HW 10

Introduction:

In this homework, you will apply logistic regression to a real-world dataset: the Pima Indians Diabetes Database. This dataset contains medical records from 768 women of Pima Indian heritage, aged 21 or older, and is used to predict the onset of diabetes (binary outcome: 0 = no diabetes, 1 = diabetes) based on physiological measurements.

The data is publicly available from the UCI Machine Learning Repository and can be imported directly.
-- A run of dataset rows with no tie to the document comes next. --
===== src/rtl/alu_share_arbiter.sv =====
// Two-requester round-robin front end that time-shares one 16-bit ALU and returns tagged results.
// Optional opcode screening is enabled with `define ALU_SHARE_ARBITER_OPCHECK_EN.
module alu_share_arbiter #(
    parameter int unsigned ALU_LATENCY = 1
) (
    input  logic        clk,
    input  logic        reset,

    input  logic        req0_valid,
    output logic        req0_ready,
    input  logic [3:0]  req0_op,
    input  logic [15:0] req0_a,
    input  logic [15:0] req0_b,
    input  logic        req0_sub,

    input  logic        req1_valid,
    output logic        req1_ready,
    input  logic [3:0]  req1_op,
    input  logic [15:0] req1_a,
    input  logic [15:0] req1_b,
    input  logic        req1_sub,

    output logic [15:0] alu_valA,
    output logic [15:0] alu_valB,
    output logic [3:0]  alu_op,
    output logic        alu_sub,
    input  logic [15:0] alu_result,
    input  logic [3:0]  alu_cc,

    output logic        rsp_valid,
    input  logic        rsp_ready,
    output logic        rsp_id,
    output logic [15:0] rsp_result,
    output logic [3:0]  rsp_cc,
    output logic        rsp_err,
    output logic        busy
);

    typedef enum logic [1:0] {StIdle, StExec, StResp} state_e;

    localparam logic [3:0] LatCnt = 4'(ALU_LATENCY);

    state_e      state_q, state_d;
    logic [3:0]  cnt_q, cnt_d;
    logic        last_grant_q, last_grant_d;
    logic [3:0]  op_q, op_d;
    logic [15:0] a_q, a_d;
    logic [15:0] b_q, b_d;
    logic        sub_q, sub_d;
    logic        id_q, id_d;
    logic [15:0] result_q, result_d;
    logic [3:0]  cc_q, cc_d;

    logic        gnt_id;
    logic        accept;
    logic [3:0]  gnt_op;
    logic [15:0] gnt_a;
    logic [15:0] gnt_b;
    logic        gnt_sub;

    // On a tie the requester that did not win last time gets the grant.
    assign gnt_id  = (req0_valid && req1_valid) ? ~last_grant_q : req1_valid;
    assign gnt_op  = gnt_id ? req1_op  : req0_op;
    assign gnt_a   = gnt_id ? req1_a   : req0_a;
    assign gnt_b   = gnt_id ? req1_b   : req0_b;
    assign gnt_sub = gnt_id ? req1_sub : req0_sub;

    assign req0_ready = ~reset && (state_q == StIdle) && req0_valid && !gnt_id;
    assign req1_ready = ~reset && (state_q == StIdle) && req1_valid &&  gnt_id;
    assign accept     = req0_ready || req1_ready;

`ifdef ALU_SHARE_ARBITER_OPCHECK_EN
    logic err_q, err_d;
    logic op_bad;

    assign op_bad  = gnt_op inside {4'b0000, 4'b0011, 4'b0100, 4'b1010};
    assign rsp_err = err_q;
`else
    assign rsp_err = 1'b0;
`endif

    always_comb begin
        state_d      = state_q;
        cnt_d        = cnt_q;
        last_grant_d = last_grant_q;
        op_d         = op_q;
        a_d          = a_q;
        b_d          = b_q;
        sub_d        = sub_q;
        id_d         = id_q;
        result_d     = result_q;
        cc_d         = cc_q;
`ifdef ALU_SHARE_ARBITER_OPCHECK_EN
        err_d        = err_q;
`endif
        unique case (state_q)
            StIdle: begin
                if (accept) begin
                    last_grant_d = gnt_id;
                    id_d         = gnt_id;
                    cnt_d        = LatCnt;
                    op_d         = gnt_op;
                    a_d          = gnt_a;
                    b_d          = gnt_b;
                    sub_d        = gnt_sub;
                    state_d      = StExec;
`ifdef ALU_SHARE_ARBITER_OPCHECK_EN
                    err_d        = op_bad;
                    // Rejected opcodes never reach the ALU; its inputs keep the previous command.
                    if (op_bad) begin
                        op_d     = op_q;
                        a_d      = a_q;
                        b_d      = b_q;
                        sub_d    = sub_q;
                        result_d = '0;
                        cc_d     = '0;
                        state_d  = StResp;
                    end
`endif
                end
            end
            StExec: begin
                cnt_d = cnt_q - 4'd1;
                if (cnt_q == 4'd1) begin
                    result_d = alu_result;
                    cc_d     = alu_cc;
                    state_d  = StResp;
                end
            end
            StResp: begin
                if (rsp_ready) begin
                    state_d = StIdle;
                end
            end
            default: state_d = StIdle;
        endcase
    end

    always_ff @(posedge clk or posedge reset) begin
        if (reset) begin
            state_q      <= StIdle;
            cnt_q        <= '0;
            last_grant_q <= 1'b1;
            op_q         <= '0;
            a_q          <= '0;
            b_q          <= '0;
            sub_q        <= 1'b0;
            id_q         <= 1'b0;
            result_q     <= '0;
            cc_q         <= '0;
`ifdef ALU_SHARE_ARBITER_OPCHECK_EN
            err_q        <= 1'b0;
`endif
        end else begin
            state_q      <= state_d;
            cnt_q        <= cnt_d;
            last_grant_q <= last_grant_d;
            op_q         <= op_d;
            a_q          <= a_d;
            b_q          <= b_d;
            sub_q        <= sub_d;
            id_q         <= id_d;
            result_q     <= result_d;
            cc_q         <= cc_d;
`ifdef ALU_SHARE_ARBITER_OPCHECK_EN
            err_q        <= err_d;
`endif
        end
    end

    assign alu_valA   = a_q;
    assign alu_valB   = b_q;
    assign alu_op     = op_q;
    assign alu_sub    = sub_q;
    assign rsp_valid  = (state_q == StResp);
    assign rsp_id     = id_q;
    assign rsp_result = result_q;
    assign rsp_cc     = cc_q;
    assign busy       = (state_q != StIdle);

endmodule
Dataset URL: https://raw.githubusercontent.com/jbrownlee/Datasets/master/pima-indians-diabetes.data.csv

Columns (no header in the CSV, so we need to assign them manually):

1. Pregnancies: Number of times pregnant
2. Glucose: Plasma glucose concentration (2-hour test)
3. BloodPressure: Diastolic blood pressure (mm Hg)
4. SkinThickness: Triceps skin fold thickness (mm)
5. Insulin: 2-hour serum insulin (mu U/ml)
6. BMI: Body mass index (weight in kg/(height in m)^2)
7. DiabetesPedigreeFunction: Diabetes pedigree function (a function scoring genetic risk)
8. Age: Age in years
9. Outcome: Class variable (0 = no diabetes, 1 = diabetes)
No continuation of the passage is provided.